What the task asks -
Reproduce each line from the records that holds "input".

Collected data entries:
What follows belongs to an exercise in optimizing a design on an open flow for small area; a production flow would make more cautious choices. Only simulation tests tie the RTL to the original design; equivalence was not proved. Power and IR drop assume default switching activity.

==> job 3266 <==
==> flow/design.v <==
module ptp_ts_queue_ctrl #(
  parameter int DEPTH_LOG2 = 4,
  parameter int OVF_W      = 8
) (
  input  logic                  clk,
  input  logic                  rst,
  input  logic                  int_valid,
  input  logic                  int_sop,
  input  logic                  int_eop,
  input  logic [63:0]           rtc_time,
  input  logic                  ptp_found,
  input  logic [31:0]           ptp_infor,
  input  logic                  q_rd_en,
  input  logic                  q_flush,
  output logic [95:0]           q_data,
  output logic [DEPTH_LOG2:0]   q_cnt,
  output logic                  q_empty,
  output logic                  q_full,
  output logic [OVF_W-1:0]      q_ovf_cnt,
  output logic [1:0]            fsm_state
);
  localparam int DEPTH = 1 << DEPTH_LOG2;
  logic [1:0]  state;
  logic        sop, push_req;
  logic [63:0] ts_hold;
  logic        push_pend;
  logic [31:0] infor_stg;
  logic [95:0]           mem [DEPTH];
  logic [DEPTH_LOG2-1:0] wr_ptr, rd_ptr;
  logic                  pop, wr_en, ovf_hit;
  logic unused_eop;
  assign unused_eop = int_eop;
  assign sop       = int_valid && int_sop;
  assign push_req  = !sop && state == 2'd1 && ptp_found;
  assign fsm_state = state;
  always_ff @(posedge clk) begin
    if (rst) begin
      state     <= 2'd0;
      push_pend <= 1'b0;
    end else begin
      if (sop)           state <= 2'd1;
      else if (push_req) state <= 2'd2;
      push_pend <= push_req;
    end
  end
  always_ff @(posedge clk) begin
    if (sop) ts_hold <= rtc_time;
    infor_stg <= ptp_infor;
  end
  assign q_empty = (q_cnt == '0);
  assign q_full  = q_cnt[DEPTH_LOG2];
  assign pop     = q_rd_en && !q_empty;
  assign wr_en   = push_pend && (!q_full || pop) && !q_flush;
  assign ovf_hit = push_pend && q_full && !pop;
  always_ff @(posedge clk) begin
    if (wr_en && !rst) mem[wr_ptr] <= {ts_hold, infor_stg};
  end
  always_comb begin
    q_data = '0;
    for (int i = 0; i < DEPTH; i++)
      q_data = q_data | (mem[i] & {96{rd_ptr == DEPTH_LOG2'(i)}});
  end
  always_ff @(posedge clk) begin
    if (rst || q_flush) begin
      wr_ptr    <= '0;
      rd_ptr    <= '0;
      q_cnt     <= '0;
      q_ovf_cnt <= '0;
    end else begin
      if (wr_en) wr_ptr <= wr_ptr + 1'b1;
      if (pop)   rd_ptr <= rd_ptr + 1'b1;
      if (wr_en && !pop) q_cnt <= q_cnt + 1'b1;
      else if (!wr_en && pop) q_cnt <= q_cnt - 1'b1;
      if (ovf_hit && q_ovf_cnt != '1) q_ovf_cnt <= q_ovf_cnt + 1'b1;
    end
  end
endmodule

Result of this exercise -
  input  logic                  clk,
  input  logic                  rst,
  input  logic                  int_valid,
  input  logic                  int_sop,
  input  logic                  int_eop,
  input  logic [63:0]           rtc_time,
  input  logic                  ptp_found,
  input  logic [31:0]           ptp_infor,
  input  logic                  q_rd_en,
  input  logic                  q_flush,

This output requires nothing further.